If we use what is returned by matchSelectPattern ( {SPF_FMINNUM, SPNB_RETURNS_ANY, false} ), we get:

$ ./opt -early-cse fminmax.ll -S

define double @fmin_any_ordered_commute(double %x, double %y) {
  %cmp1 = fcmp nnan olt double %x, %y
  %cmp2 = fcmp nnan olt double %y, %x
  %neg_zero_if_false = select i1 %cmp1, double %x, double %y
  call void @self_destruct_if_neg_zero(double %neg_zero_if_false)  ; boom!
  ret double %neg_zero_if_false
}

This seems inconsistent with the intent of matchSelectPattern, at least based on the comment:

// If the predicate is an "or-equal"  (FP) predicate, then signed zeroes may
// return inconsistent results between implementations.
//   (0.0 <= -0.0) ? 0.0 : -0.0 // Returns 0.0
//   minNum(0.0, -0.0)          // May return -0.0 or 0.0 (IEEE 754-2008 5.3.1)
// Therefore we behave conservatively and only proceed if at least one of the
// operands is known to not be zero, or if we don't care about signed zeroes.
switch (Pred) {
default: break;
case CmpInst::FCMP_OGE: case CmpInst::FCMP_OLE:
case CmpInst::FCMP_UGE: case CmpInst::FCMP_ULE:
  if (!FMF.noSignedZeros() && !isKnownNonZero(CmpLHS) &&
      !isKnownNonZero(CmpRHS))
    return {SPF_UNKNOWN, SPNB_NA, false};
}

It seems like there are cases missing here (e.g., this does not apply only to the GE/LE predicates)? Based on your example, it seems like we have the same problem with the GT/LT predicates.

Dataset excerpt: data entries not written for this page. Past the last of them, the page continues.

**config.mk**
```make
export PLATFORM = sky130hd
export DESIGN_NAME = apb_uart
export DESIGN_NICKNAME = d
export VERILOG_FILES = /design/src/uart_pkg.sv /design/src/sync_fifo.sv /design/src/uart_tx.sv /design/src/uart_rx.sv /design/src/apb_uart.sv
export SDC_FILE = /design/constraint.sdc
export NUM_CORES = 1
export LEC_CHECK = 0
export CAP_MARGIN = 20
export CORE_AREA = 2 2 314 161
export DETAILED_ROUTE_END_ITERATION = 12
export DIE_AREA = 0 0 316 163
export DONT_BUFFER_PORTS = 1
export PLACE_DENSITY_LB_ADDON = 0.15
export SLEW_MARGIN = 20
export SYNTH_ARGS = -nofsm -noshare
export SYNTH_HDL_FRONTEND = slang
export SYNTH_HIERARCHICAL = 1
export SYNTH_SLANG_ARGS = --single-unit
```
**constraint.sdc**
```tcl
create_clock -name clk_i -period 6.1 [get_ports clk_i]
set_input_delay 0.305 -clock clk_i [delete_from_list [all_inputs] [get_ports clk_i]]
set_output_delay 0.305 -clock clk_i [all_outputs]
set_load 0.02 [all_outputs]
```
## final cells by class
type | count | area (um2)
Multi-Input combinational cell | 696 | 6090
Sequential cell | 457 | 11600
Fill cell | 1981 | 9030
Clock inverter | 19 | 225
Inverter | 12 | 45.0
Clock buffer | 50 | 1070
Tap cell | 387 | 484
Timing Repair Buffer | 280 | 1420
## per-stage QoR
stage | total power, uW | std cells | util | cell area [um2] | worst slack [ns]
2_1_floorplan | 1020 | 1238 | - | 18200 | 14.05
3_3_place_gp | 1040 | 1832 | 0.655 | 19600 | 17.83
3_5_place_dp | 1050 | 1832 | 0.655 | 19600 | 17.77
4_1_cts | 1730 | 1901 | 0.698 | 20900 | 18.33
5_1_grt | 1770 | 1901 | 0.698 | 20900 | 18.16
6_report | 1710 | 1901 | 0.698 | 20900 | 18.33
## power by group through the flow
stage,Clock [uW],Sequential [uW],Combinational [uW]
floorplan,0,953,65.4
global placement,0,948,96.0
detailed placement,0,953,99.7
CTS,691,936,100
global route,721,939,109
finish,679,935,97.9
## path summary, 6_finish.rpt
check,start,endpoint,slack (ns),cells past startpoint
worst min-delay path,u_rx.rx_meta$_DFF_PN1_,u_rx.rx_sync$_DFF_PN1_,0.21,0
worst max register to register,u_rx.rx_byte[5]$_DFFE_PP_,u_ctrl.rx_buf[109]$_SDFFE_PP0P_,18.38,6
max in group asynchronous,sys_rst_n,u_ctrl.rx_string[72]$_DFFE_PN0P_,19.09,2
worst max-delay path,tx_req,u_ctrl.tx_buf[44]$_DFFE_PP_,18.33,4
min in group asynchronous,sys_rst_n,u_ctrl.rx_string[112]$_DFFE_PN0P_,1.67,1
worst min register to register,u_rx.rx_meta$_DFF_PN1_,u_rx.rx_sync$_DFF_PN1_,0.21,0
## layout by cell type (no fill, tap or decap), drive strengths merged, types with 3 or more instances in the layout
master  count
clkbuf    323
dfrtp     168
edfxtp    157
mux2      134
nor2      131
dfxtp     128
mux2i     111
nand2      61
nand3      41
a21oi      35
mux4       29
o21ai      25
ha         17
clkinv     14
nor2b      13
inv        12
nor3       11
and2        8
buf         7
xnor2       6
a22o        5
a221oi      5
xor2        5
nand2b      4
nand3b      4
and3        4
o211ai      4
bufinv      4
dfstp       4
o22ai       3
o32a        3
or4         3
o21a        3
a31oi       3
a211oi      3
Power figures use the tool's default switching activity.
$ cat config.mk
export PLATFORM = sky130hd
export DESIGN_NAME = csr_bank
export DESIGN_NICKNAME = d
export VERILOG_FILES = /design/src/logic/csr_pkg.sv /design/src/logic/csr_bank.sv /design/src/logic/csr_counters.sv /design/src/logic/csr_decode.sv /design/src/logic/csr_irq_ctrl.sv /design/src/logic/csr_machine_regs.sv
export VERILOG_INCLUDE_DIRS = /design/src /design/src/logic
export SDC_FILE = /design/constraint.sdc
export NUM_CORES = 1
export LEC_CHECK = 0
export BUFFER_PORTS_ARGS = -buffer_cell sky130_fd_sc_hd__buf_2
export CAP_MARGIN = 20
export CORE_ASPECT_RATIO = 0.8
export CORE_MARGIN = 2
export CORE_UTILIZATION = 35
export DETAILED_ROUTE_END_ITERATION = 6
export SKIP_CTS_REPAIR_TIMING = 1
export SLEW_MARGIN = 20
export SYNTH_ARGS = -nofsm -noshare
export SYNTH_HDL_FRONTEND = slang
export SYNTH_SLANG_ARGS = --single-unit
export TNS_END_PERCENT = 50
$ cat constraint.sdc
create_clock -name clk -period 7.74 [get_ports clk]
set_input_delay 1.548 -clock clk [delete_from_list [all_inputs] [get_ports clk]]
set_output_delay 1.548 -clock clk [all_outputs]
set_load 0.01 [all_outputs]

// If the predicate is an "or-equal"  (FP) predicate, then signed zeroes may
// return inconsistent results between implementations.
//   (0.0 <= -0.0) ? 0.0 : -0.0 // Returns 0.0
//   minNum(0.0, -0.0)          // May return -0.0 or 0.0 (IEEE 754-2008 5.3.1)
// Therefore we behave conservatively and only proceed if at least one of the
// operands is known to not be zero, or if we don't care about signed zeroes.
switch (Pred) {
default: break;
case CmpInst::FCMP_OGE: case CmpInst::FCMP_OLE:
case CmpInst::FCMP_UGE: case CmpInst::FCMP_ULE:
  if (!FMF.noSignedZeros() && !isKnownNonZero(CmpLHS) &&
      !isKnownNonZero(CmpRHS))
    return {SPF_UNKNOWN, SPNB_NA, false};
}

It seems like there are cases missing here (e.g., this does not apply only to the GE/LE predicates)? Based on your example, it seems like we have the same problem with the GT/LT predicates.

Yep - that's the quick fix; add the other preds. A better solution might be to distinguish signed zero behavior in the same way that we're doing for NAN. But let me try the easy patch first and see if anything breaks. :)

It seems like there are cases missing here (e.g., this does not apply only to the GE/LE predicates)? Based on your example, it seems like we have the same problem with the GT/LT predicates.

Yep - that's the quick fix; add the other preds. A better solution might be to distinguish signed zero behavior in the same way that we're doing for NAN. But let me try the easy patch first and see if anything breaks. :)

Unfortunately, we would regress this test:

define i8 @t9(float %a) {
  %t1 = fcmp ult float %a, 0.0
  %t2 = fptosi float %a to i8
  %t3 = select i1 %t1, i8 %t2, i8 0
  ret i8 %t3
}

Currently, we recognize that as fmin with a cast and canonicalize to:

define i8 @t9(float %a) {
  %.inv = fcmp oge float %a, 0.0
  %t31 = select i1 %.inv, float 0.0, float %a
  %1 = fptosi float %t31 to i8
  ret i8 %1
}

We could set the 'nsz' bit that we're sending to the matcher to avoid the regression in the case of a min/max with cast.